Name: my-first-pipeline
Inputs:
input: Xml
Our pipeline needs at least one step, in this example we make use of the fictional module called demo-module
. Each step also needs a name, this is how it it referenced in input templates for other steps. The InputTemplate
uses the Liquid templating language to map the input data for this step, which will then be sent to the module. Because the data is stored internally as a string we need to tell AireInsights what the input and output formats of this module are so it can correctly interpret and map it between steps.
...
Steps:
- Name: demo-step
InputTemplate: '{{ input.foo }}' # the pipeline input data is accessed through variables named after the inputs specified
ModuleName: demo-module
ModuleInputFormat: Raw
ModuleOutputFormat: Json
The final part of our minimal pipeline definition is the output config. Here we specify, using a Liquid template, how the output of the different steps should be combined to the output of the pipeline. The output data of our demo-step
step is referenced using a variable with the same name. DataFormat
specifies the dataformat of the output so it can use the correct Content-Type
headers. And finally we specify the callback url to tell AireInsights where to send the data to. Because data processing can be quite slow sometimes AireInsights pipelines are designed to run as an asynchronous process. It is also possible to store the processed data back in a data collection instead.
...
Output:
- Template: '{"foo": "{{ demo-step }}" }'
DataFormat: Json
CallbackEndpoint: 'https://some-url.com/callback'
Defining a trigger
Triggers is how data pipelines are invoked.

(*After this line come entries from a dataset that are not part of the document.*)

===== src/rtl/core/mrr_pkg.sv =====
// Shared types and constants for the Miller-Rabin round block.
// No dependencies; imported by mrr_mulmod and miller_rabin_round.
package mrr_pkg;

  localparam int IN_W      = 32;  // width of the input item fields
  localparam int VERDICT_W = 2;

  typedef logic [VERDICT_W-1:0] verdict_t;

  localparam verdict_t VERDICT_COMPOSITE = 2'd0;
  localparam verdict_t VERDICT_PRIME     = 2'd1;
  localparam verdict_t VERDICT_INVALID   = 2'd2;

  // status of the shared modular multiplier
  typedef struct packed {
    logic busy;
    logic done;   // one-cycle pulse, result valid alongside
  } mm_status_t;

endpackage
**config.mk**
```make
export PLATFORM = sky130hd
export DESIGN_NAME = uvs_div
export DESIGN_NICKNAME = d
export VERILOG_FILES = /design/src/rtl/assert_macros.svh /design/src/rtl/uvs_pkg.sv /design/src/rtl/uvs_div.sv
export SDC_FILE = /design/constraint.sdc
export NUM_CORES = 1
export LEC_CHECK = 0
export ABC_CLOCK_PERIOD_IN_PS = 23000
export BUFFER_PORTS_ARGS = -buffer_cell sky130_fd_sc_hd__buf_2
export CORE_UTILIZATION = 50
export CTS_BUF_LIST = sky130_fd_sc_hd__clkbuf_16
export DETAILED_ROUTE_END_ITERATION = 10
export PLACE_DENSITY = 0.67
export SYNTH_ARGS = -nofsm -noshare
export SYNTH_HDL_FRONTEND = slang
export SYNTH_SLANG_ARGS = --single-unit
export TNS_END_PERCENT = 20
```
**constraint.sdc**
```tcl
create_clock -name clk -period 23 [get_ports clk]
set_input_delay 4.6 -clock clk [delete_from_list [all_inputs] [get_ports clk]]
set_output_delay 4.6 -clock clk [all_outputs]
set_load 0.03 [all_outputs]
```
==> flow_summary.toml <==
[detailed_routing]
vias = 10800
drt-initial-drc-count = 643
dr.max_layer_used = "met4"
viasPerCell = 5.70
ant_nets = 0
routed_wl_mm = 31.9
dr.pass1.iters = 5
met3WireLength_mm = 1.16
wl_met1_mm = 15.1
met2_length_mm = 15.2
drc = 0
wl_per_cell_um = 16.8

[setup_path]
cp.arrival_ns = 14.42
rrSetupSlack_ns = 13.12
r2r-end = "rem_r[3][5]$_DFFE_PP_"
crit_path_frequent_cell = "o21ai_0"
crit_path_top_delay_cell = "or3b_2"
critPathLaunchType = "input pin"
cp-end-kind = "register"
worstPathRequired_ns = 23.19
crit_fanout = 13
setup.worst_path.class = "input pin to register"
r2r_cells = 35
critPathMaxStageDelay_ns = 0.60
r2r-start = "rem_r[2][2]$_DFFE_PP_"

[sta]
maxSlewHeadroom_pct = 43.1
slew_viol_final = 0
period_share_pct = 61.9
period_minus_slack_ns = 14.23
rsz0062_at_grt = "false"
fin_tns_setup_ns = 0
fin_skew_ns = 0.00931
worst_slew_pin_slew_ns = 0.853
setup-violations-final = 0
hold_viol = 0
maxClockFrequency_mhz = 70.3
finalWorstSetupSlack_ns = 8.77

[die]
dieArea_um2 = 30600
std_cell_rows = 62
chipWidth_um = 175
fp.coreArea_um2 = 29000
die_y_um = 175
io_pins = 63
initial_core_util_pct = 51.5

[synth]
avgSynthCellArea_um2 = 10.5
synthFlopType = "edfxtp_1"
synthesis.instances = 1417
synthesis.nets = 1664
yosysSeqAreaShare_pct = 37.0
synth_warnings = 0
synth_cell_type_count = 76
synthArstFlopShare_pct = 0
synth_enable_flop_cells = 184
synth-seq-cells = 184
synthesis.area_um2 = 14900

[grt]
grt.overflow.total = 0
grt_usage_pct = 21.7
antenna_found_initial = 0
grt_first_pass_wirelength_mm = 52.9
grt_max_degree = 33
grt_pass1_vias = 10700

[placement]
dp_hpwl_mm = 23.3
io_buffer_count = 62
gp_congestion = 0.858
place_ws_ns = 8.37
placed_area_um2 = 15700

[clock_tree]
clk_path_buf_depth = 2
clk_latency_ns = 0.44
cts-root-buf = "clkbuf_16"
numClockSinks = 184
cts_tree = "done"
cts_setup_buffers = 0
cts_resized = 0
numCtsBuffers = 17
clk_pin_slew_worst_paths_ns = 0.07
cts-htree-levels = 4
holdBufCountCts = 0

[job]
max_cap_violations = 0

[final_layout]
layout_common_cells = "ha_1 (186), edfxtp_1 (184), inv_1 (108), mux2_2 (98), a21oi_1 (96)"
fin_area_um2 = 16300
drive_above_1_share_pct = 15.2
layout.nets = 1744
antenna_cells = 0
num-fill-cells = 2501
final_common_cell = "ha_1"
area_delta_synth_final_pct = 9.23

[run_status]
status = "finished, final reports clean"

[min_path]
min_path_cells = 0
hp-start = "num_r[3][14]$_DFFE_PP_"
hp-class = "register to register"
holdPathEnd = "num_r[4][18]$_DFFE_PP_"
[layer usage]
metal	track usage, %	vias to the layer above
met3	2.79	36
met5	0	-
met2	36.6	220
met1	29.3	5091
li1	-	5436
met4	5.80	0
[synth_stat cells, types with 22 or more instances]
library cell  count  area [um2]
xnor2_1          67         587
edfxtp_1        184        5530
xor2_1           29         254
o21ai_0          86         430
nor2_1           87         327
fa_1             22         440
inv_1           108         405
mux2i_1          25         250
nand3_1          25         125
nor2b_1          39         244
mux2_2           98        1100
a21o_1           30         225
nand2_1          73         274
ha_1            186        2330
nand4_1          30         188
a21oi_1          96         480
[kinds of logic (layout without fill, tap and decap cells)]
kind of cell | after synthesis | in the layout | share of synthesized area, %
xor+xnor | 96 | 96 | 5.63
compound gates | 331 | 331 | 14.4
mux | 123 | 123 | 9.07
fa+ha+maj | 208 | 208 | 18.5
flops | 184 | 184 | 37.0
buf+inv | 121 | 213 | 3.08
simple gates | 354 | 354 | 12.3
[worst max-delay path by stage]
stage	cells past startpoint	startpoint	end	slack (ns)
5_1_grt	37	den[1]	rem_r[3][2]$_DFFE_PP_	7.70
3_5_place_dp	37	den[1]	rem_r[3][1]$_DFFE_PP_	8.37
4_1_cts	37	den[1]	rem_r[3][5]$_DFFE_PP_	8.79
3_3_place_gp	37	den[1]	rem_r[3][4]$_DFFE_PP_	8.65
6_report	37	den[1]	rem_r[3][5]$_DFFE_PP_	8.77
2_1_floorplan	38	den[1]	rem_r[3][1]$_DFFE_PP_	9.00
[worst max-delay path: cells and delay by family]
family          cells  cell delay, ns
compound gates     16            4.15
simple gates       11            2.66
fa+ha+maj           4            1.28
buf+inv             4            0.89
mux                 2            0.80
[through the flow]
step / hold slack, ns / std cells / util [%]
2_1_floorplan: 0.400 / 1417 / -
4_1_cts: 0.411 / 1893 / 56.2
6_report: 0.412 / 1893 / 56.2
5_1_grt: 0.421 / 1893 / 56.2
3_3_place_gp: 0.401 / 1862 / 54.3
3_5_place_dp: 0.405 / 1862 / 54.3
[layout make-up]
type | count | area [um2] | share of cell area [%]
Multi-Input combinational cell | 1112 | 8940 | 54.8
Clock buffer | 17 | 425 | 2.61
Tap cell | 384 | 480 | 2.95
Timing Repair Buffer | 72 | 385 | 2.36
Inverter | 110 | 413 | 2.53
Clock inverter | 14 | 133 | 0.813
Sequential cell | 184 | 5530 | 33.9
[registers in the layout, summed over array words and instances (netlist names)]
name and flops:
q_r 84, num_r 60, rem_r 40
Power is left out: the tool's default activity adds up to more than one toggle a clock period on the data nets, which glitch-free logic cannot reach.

A NewDataTrigger
trigger invokes a pipeline every time data is added to the data collection in the data lake specified in DataCollection
. The DataSources
wire the data from the data collections to the different inputs of a pipeline. In this most simple example, the trigger send the pipeline the newly added data item.
Name: demo-trigger
DataCollection: demo-data
Pipeline: my-first-pipeline
DataSources:
- Type: LatestItem
DataCollection: demo-data
Input: input # This has to match one of the inputs defined in the pipeline definition
Submitting data to the data lake
Data in the data lake is organised in data collections, where all the data in one collection should be of the same format and structure, so it can be treated the same when sent to a pipeline. We can submit new data to a data collection posting the data using this endpoint:
Route: POST Api/Data/demo-data
Header: Content-Type: application/xml
Payload: <xml><foo>bar</foo></xml>
By doing this, the trigger will have invoked the pipeline with this newly submitted data item. And after processing it will have sent the output to the specified callback.